Stored items
════════════════════
File: src/rtl/addsub_seq_pkg.sv
// Shared types and helpers for the word-serial add/subtract sequencer.
// The sequencer walks NWORDS words through one WIDTH-bit carry-chain slice.
package addsub_seq_pkg;

  typedef enum logic [1:0] {
    IDLE,
    RUN,
    DONE
  } state_t;

  localparam logic OP_ADD = 1'b0;
  localparam logic OP_SUB = 1'b1;

  // The index register needs at least one bit even for degenerate word counts
  function automatic int idx_width(input int nwords);
    return (nwords > 1) ? $clog2(nwords) : 1;
  endfunction

endpackage

File: src/rtl/addsub_slice.sv
// Combinational WIDTH-bit add/subtract slice: ripple carry chain with optional
// inversion of the second operand, so subtraction is I0 + ~I1 + CIN.
module addsub_slice #(
  parameter int WIDTH = 2
) (
  input  logic [WIDTH-1:0] I0,
  input  logic [WIDTH-1:0] I1,
  input  logic             SUB,
  input  logic             CIN,
  output logic [WIDTH-1:0] O,
  output logic             COUT
);

  logic [WIDTH-1:0] b_eff;
  logic [WIDTH:0]   chain;

  always_comb begin
    b_eff    = SUB ? ~I1 : I1;
    chain    = '0;
    chain[0] = CIN;
    O        = '0;
    for (int i = 0; i < WIDTH; i++) begin
      O[i]         = I0[i] ^ b_eff[i] ^ chain[i];
      chain[i + 1] = (I0[i] & b_eff[i]) | (chain[i] & (I0[i] ^ b_eff[i]));
    end
    COUT = chain[WIDTH];
  end

endmodule

File: src/rtl/addsub_seq.sv
// Word-serial add/subtract sequencer with valid/ready handshakes on both sides.
// Optional zero flag output Z is enabled by defining ADDSUB_SEQ_ZERO_FLAG_EN.
module addsub_seq
  import addsub_seq_pkg::*;
#(
  parameter int WIDTH  = 2,
  parameter int NWORDS = 4
) (
  input  logic                CLK,
  input  logic                ASYNCRESET,
  input  logic                IN_VALID,
  output logic                IN_READY,
  input  logic [WIDTH*NWORDS-1:0] I0,
  input  logic [WIDTH*NWORDS-1:0] I1,
  input  logic                SUB,
  input  logic                CIN,
  output logic                OUT_VALID,
  input  logic                OUT_READY,
  output logic [WIDTH*NWORDS-1:0] O,
  output logic                COUT
`ifdef ADDSUB_SEQ_ZERO_FLAG_EN
  ,
  output logic                Z
`endif
);

  localparam int N     = WIDTH * NWORDS;
  localparam int IDX_W = idx_width(NWORDS);
  localparam logic [IDX_W-1:0] LAST_IDX = IDX_W'(NWORDS - 1);

  state_t           state;
  logic [N-1:0]     a_sr;
  logic [N-1:0]     b_sr;
  logic [N-1:0]     res;
  logic             sub_r;
  logic             carry;
  logic             cout_r;
  logic [IDX_W-1:0] idx;

  logic [WIDTH-1:0] slice_o;
  logic             slice_cout;

`ifdef ADDSUB_SEQ_ZERO_FLAG_EN
  logic zero_r;
`endif

  addsub_slice #(
    .WIDTH(WIDTH)
  ) u_slice (
    .I0  (a_sr[WIDTH-1:0]),
    .I1  (b_sr[WIDTH-1:0]),
    .SUB (sub_r),
    .CIN (carry),
    .O   (slice_o),
    .COUT(slice_cout)
  );

  // Operands shift right one word per RUN cycle so the slice always sees the
  // current word in the low bits; the result is written back by index.
  always_ff @(posedge CLK or posedge ASYNCRESET) begin
    if (ASYNCRESET) begin
      state     <= IDLE;
      IN_READY  <= 1'b1;
      OUT_VALID <= 1'b0;
      a_sr      <= '0;
      b_sr      <= '0;
      res       <= '0;
      sub_r     <= OP_ADD;
      carry     <= 1'b0;
      cout_r    <= 1'b0;
      idx       <= '0;
`ifdef ADDSUB_SEQ_ZERO_FLAG_EN
      zero_r    <= 1'b0;
`endif
    end else begin
      case (state)
        IDLE: begin
          if (IN_VALID) begin
            a_sr     <= I0;
            b_sr     <= I1;
            sub_r    <= SUB;
            carry    <= (SUB == OP_SUB) ? ~CIN : CIN;
            idx      <= '0;
            IN_READY <= 1'b0;
            state    <= RUN;
`ifdef ADDSUB_SEQ_ZERO_FLAG_EN
            zero_r   <= 1'b1;
`endif
          end
        end
        RUN: begin
          a_sr <= a_sr >> WIDTH;
          b_sr <= b_sr >> WIDTH;
          res[idx*WIDTH +: WIDTH] <= slice_o;
          carry <= slice_cout;
`ifdef ADDSUB_SEQ_ZERO_FLAG_EN
          zero_r <= zero_r & ~(|slice_o);
`endif
          if (idx == LAST_IDX) begin
            idx       <= '0;
            cout_r    <= slice_cout;
            OUT_VALID <= 1'b1;
            state     <= DONE;
          end else begin
            idx <= idx + 1'b1;
          end
        end
        DONE: begin
          if (OUT_READY) begin
            OUT_VALID <= 1'b0;
            IN_READY  <= 1'b1;
            state     <= IDLE;
          end
        end
        default: begin
          state     <= IDLE;
          IN_READY  <= 1'b1;
          OUT_VALID <= 1'b0;
        end
      endcase
    end
  end

  assign O    = res;
  assign COUT = cout_r;
`ifdef ADDSUB_SEQ_ZERO_FLAG_EN
  assign Z    = zero_r;
`endif

endmodule

File: config.mk
export PLATFORM = sky130hd
export DESIGN_NAME = addsub_seq
export DESIGN_NICKNAME = d
export VERILOG_FILES = /design/src/rtl/addsub_seq_pkg.sv /design/src/rtl/addsub_slice.sv /design/src/rtl/addsub_seq.sv
export SDC_FILE = /design/constraint.sdc
export NUM_CORES = 1
export LEC_CHECK = 0
export CORE_MARGIN = 3
export CORE_UTILIZATION = 44
export DETAILED_ROUTE_END_ITERATION = 8
export GPL_ROUTABILITY_DRIVEN = 0
export MAX_ROUTING_LAYER = met4
export PLACE_DENSITY_LB_ADDON = 0.25
export SYNTH_ARGS = -nofsm -noshare
export SYNTH_HDL_FRONTEND = slang
export SYNTH_SLANG_ARGS = --single-unit
File: constraint.sdc
create_clock -name CLK -period 1.69 [get_ports CLK]
set_input_delay 0.338 -clock CLK [delete_from_list [all_inputs] [get_ports CLK]]
set_output_delay 0.338 -clock CLK [all_outputs]
set_load 0.01 [all_outputs]
# ---- Yosys cells after proc, flatten, opt, wreduce, memory -nomap -nowiden
# Cells that the tools add are included.
dict set report totals {
  register_bits 33
  in_bits 22
  elab_cells 64
}
dict set report op_classes {
  eq_ne 6
  n_reduce_logical 8
  bitwise 14
  shifts 2
  muxes 22
  n_addsub 2
}
# operator count
set op_table {}
lappend op_table {{3-bit negator with 34-bit output} 1}
lappend op_table {{2-bit by 34-bit variable shift with 8-bit output, first input constant} 1}
lappend op_table {{2-bit by 34-bit indexed part select with 8-bit output} 1}
lappend op_table {{8-bit one-hot mux with 2 select lines} 2}
lappend op_table {{8-bit 2-to-1 mux} 2}
lappend op_table {{2-bit 2-to-1 mux} 6}
lappend op_table {{3-bit AND reduction} 3}
lappend op_table {{8-bit bitwise mux} 1}
lappend op_table {{1-bit 2-to-1 mux} 6}
lappend op_table {{2-bit != test, second input constant} 3}
lappend op_table {{1-bit one-hot mux with 3 select lines} 2}
lappend op_table {{2-bit one-hot mux with 3 select lines} 1}
lappend op_table {{2-bit AND reduction} 3}
lappend op_table {{1-bit bitwise AND} 4}
lappend op_table {{2-bit == test, second input constant} 2}
lappend op_table {{2-bit one-hot mux with 2 select lines} 1}
lappend op_table {{1-bit XOR} 4}
lappend op_table {{1-bit inverter} 3}
lappend op_table {{2-bit by 1-bit adder with 2-bit output, second input constant} 1}
lappend op_table {{2-bit by 1-bit == test with 1-bit output, second input constant} 1}
lappend op_table {{2-bit zero test} 1}
lappend op_table {{2-bit inverter} 1}
lappend op_table {{1-bit OR} 2}
lappend op_table {{1-bit one-hot mux with 2 select lines} 1}
lappend op_table {{2-bit nonzero test} 1}

# ---- Depth between registers and ports, before layout
# Gate-level depths: netlist (run 1).
dict set report depth {
  word_depth 8
  depth_mapped 6
  depth_no_buf 6
}

# ---- Modules after synthesis
# A second synthesis (run 1) with hierarchy kept.
dict set report hier_totals {
  cells_unflattened 154
  hier_area_um2 1707.9
}
# mod cells_per_inst instances seq_area_each_um2 area_each_um2
set by_module_without_submodules {}
lappend by_module_without_submodules {addsub_seq 150 1 827.0 1650.3}
lappend by_module_without_submodules {addsub_slice 4 1 0.0 57.6}

# ---- Worst setup path after synthesis (run 1)
# No wires, ideal clock.
dict set report synth_path {
  path_type {register -> register}
  start {register sub_r}
  end {register res[1], in the netlist O[1]}
  t_required_ns 1.580
  arrival_time_ns 1.699
  setup_time_ns 0.110
  period_less_slack_ns 1.809
  stages_incl_launch_ff 5
  path_slack_ns -0.119
  path_cell_list {dfrtp_1 xnor2_1 fa_1 fa_1 o41ai_1}
}
dict set report synth_via {
  elab_chain_cells 7
  word_cells_on_any_way 10
}
# item line
set synth_rtl {}
lappend synth_rtl {{start: declaration} addsub_seq.sv:35} ;# logic sub_r;
lappend synth_rtl {{start signal: assignment} addsub_seq.sv:68} ;# sub_r <= OP_ADD;
lappend synth_rtl {{start signal: assignment} addsub_seq.sv:81} ;# sub_r <= SUB;
lappend synth_rtl {{2-bit 2-to-1 mux (*)} addsub_slice.sv:18} ;# b_eff = SUB ? ~I1 : I1;
lappend synth_rtl {{1-bit XOR} {addsub_slice.sv:23, addsub_slice.sv:24}}
lappend synth_rtl {{1-bit bitwise AND} addsub_slice.sv:24} ;# chain[i + 1] = (I0[i] & b_eff[i]) | (chain[i] & (I0[i] ^ b_eff[i]));
lappend synth_rtl {{1-bit OR} addsub_slice.sv:24}
lappend synth_rtl {{1-bit XOR} addsub_slice.sv:23} ;# O[i] = I0[i] ^ b_eff[i] ^ chain[i];
lappend synth_rtl {{2-bit by 34-bit indexed part select with 8-bit output (*)} addsub_seq.sv:94} ;# res[idx*WIDTH +: WIDTH] <= slice_o;
lappend synth_rtl {{8-bit bitwise mux (*)} addsub_seq.sv:94}
lappend synth_rtl {{end signal: indexed assignment} addsub_seq.sv:94}
lappend synth_rtl {{end: declaration} addsub_seq.sv:34} ;# logic [N-1:0] res;
# Every way passes the cells marked *; elsewhere a longest branch is shown, timed or not.
# A chain may end at the register's enable or synchronous reset.

# ---- Worst setup path in the final report (run 1)
# Same ends and word-level chain as after synthesis.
════════════════════
**The task:** Every line above that holds the word "parameter" is to be found and copied.

**Result for this exercise:**
  parameter int WIDTH = 2
  parameter int WIDTH  = 2,
  parameter int NWORDS = 4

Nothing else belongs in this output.